Más allá del mareo, destripar cien pescados a bordo no me genera la impresión que mi manual de reacciones sugiere. Otra sorpresa. Es una tarea que se hace por temas sanitarios, ya que la primera carga bacteriana natural en un proceso de descomposición se manifiesta en las vísceras de los ahora pescados. Esta práctica está acordada con el único comprador que llega a la localidad por estos tiempos, y cuyos empleados están esperando nuestro regreso. Allí se pesará lo obtenido y se recibirá un papel, una suerte de ¨vale¨ que Pato y Titín podrán canjear por dinero en unos días. Si bien ese precio recibido permite pagar la operación y generar un margen no despreciable, hay siempre entre las y los Galenses una sensación que eso es muy poco en relación al trabajo realizado para ganarlo. Además, es un precio que no ha variado mucho en años, a comparación de los precios de la economía en general, siempre en camino sin retorno al alza. El comprador pone las condiciones de compra y no hay mucho espacio para negociar.
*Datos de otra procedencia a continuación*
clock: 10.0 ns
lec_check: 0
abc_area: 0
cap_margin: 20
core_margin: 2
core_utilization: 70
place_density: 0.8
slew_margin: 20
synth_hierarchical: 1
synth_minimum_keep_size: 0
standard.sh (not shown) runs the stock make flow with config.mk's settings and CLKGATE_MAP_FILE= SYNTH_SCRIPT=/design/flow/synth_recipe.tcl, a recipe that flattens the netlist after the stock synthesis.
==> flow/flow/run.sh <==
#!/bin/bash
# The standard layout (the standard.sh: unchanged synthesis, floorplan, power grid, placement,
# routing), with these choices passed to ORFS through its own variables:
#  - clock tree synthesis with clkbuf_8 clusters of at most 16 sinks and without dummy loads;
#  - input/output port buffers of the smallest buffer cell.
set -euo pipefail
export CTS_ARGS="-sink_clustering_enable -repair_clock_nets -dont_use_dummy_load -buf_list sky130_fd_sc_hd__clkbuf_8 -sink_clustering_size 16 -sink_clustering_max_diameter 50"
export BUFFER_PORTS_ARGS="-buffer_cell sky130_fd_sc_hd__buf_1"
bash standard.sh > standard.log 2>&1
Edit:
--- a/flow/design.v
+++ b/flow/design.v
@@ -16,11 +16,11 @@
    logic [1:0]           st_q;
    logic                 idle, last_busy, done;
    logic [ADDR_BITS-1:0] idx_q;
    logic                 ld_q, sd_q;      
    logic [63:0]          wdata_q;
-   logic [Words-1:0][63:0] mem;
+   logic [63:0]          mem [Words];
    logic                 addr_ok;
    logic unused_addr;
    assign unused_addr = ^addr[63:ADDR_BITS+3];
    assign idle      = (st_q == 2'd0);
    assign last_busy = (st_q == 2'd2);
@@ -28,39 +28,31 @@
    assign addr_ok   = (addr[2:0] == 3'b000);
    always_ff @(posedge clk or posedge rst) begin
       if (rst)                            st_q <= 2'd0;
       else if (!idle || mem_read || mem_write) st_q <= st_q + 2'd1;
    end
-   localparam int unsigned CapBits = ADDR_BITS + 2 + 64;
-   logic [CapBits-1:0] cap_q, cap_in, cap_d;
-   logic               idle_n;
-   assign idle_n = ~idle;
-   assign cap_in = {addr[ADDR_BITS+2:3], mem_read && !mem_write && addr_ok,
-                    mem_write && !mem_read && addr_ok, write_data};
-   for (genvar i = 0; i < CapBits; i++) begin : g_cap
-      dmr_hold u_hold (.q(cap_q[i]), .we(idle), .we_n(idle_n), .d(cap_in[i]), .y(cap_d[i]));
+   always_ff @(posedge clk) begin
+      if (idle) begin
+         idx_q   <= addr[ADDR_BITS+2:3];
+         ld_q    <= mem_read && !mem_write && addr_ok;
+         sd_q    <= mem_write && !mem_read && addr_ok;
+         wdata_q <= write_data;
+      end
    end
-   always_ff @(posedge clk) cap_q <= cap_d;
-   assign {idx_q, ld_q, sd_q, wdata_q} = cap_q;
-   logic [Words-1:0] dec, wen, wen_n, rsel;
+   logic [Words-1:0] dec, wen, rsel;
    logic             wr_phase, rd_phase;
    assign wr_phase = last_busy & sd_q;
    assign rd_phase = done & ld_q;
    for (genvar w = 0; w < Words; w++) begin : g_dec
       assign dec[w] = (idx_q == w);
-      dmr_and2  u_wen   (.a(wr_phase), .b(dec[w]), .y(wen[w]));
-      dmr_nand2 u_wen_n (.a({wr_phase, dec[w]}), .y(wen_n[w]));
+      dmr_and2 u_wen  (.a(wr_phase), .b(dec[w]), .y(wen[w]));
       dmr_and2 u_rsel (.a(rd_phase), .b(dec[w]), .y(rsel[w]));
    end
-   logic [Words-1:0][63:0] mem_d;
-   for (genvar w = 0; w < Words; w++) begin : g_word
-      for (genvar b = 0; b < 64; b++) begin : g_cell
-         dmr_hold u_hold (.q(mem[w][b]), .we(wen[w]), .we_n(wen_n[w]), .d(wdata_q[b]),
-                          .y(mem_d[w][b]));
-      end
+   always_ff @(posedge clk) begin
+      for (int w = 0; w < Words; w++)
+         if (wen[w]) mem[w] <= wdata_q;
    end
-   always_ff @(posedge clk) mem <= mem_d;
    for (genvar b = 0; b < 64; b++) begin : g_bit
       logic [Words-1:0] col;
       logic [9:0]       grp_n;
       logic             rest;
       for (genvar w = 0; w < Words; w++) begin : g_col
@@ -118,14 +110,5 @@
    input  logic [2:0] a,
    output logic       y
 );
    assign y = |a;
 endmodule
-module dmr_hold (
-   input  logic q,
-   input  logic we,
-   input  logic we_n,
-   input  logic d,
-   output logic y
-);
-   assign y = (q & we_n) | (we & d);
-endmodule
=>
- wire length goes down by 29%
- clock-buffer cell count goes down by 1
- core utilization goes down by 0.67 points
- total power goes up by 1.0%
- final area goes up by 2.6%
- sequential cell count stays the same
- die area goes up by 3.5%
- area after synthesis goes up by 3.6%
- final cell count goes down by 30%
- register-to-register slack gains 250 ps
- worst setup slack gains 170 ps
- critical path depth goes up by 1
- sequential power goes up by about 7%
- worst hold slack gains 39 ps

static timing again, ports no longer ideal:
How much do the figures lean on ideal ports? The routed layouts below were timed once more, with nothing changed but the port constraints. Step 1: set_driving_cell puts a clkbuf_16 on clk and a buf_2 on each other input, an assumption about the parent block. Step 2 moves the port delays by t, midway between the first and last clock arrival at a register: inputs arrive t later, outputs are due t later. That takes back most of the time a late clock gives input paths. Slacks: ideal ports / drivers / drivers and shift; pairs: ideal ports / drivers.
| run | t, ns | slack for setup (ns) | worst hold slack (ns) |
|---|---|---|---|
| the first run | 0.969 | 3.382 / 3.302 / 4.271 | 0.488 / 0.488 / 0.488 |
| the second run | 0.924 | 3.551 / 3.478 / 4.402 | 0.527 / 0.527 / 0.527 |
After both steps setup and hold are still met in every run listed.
La operación de la empresa para llegar a Puerto Gala, habilitar a los botes con bencina y carnada, y esperar su pesca para devolverse al continente a procesar, deben haber tenido una inversión y costos no despreciables. Esa posición suele ser cautelosamente cuidada. Como en la mayoría de las relaciones laborales, deriva en una negociación con poder asimétrico. Es ahí donde nuestro trabajo se cuela.
La idea de montar junto a la comunidad local un proyecto auto gestado de agregar valor a una pesca de calidad, legal y trazable puede ser una oportunidad para complementar los ingresos de las y los pescadores. Recién estamos dando los primeros pasos para probar la idea; la cual consiste en lograr que la merluza austral extraída se transforme en filetes envasados al vacío y congelados.
Queda mucho por delante, pero resaltamos que se ha formado un hermoso grupo de trabajo entre personas del lugar y quienes les visitamos. Estamos también para reír y disfrutar de un exquisito caldillo de congrio, preparado y compartido por Pato, nuestro anfibio anfitrión en tierra y mar.
Llega la guía pacientemente esperada y junto con ello algo de calma. Mi mareo ya me generaba incomodidad. Por suerte, Titín, que en ese momento era quien impartía diversas instrucciones para una mejor labor de su flamante tripulante, me previene a tiempo. Ahora la recomendación es hacer descansos y mirar al horizonte. Perspectiva. La calma de ver un punto… ¿de partida, o de llegada? Puedo, ahora sí, ver nubes que por debajo están algo rosadas, algunas posándose sobre las cimas de los cerros rocosos de los fiordos ayseninos. Certifico que calma los mareos.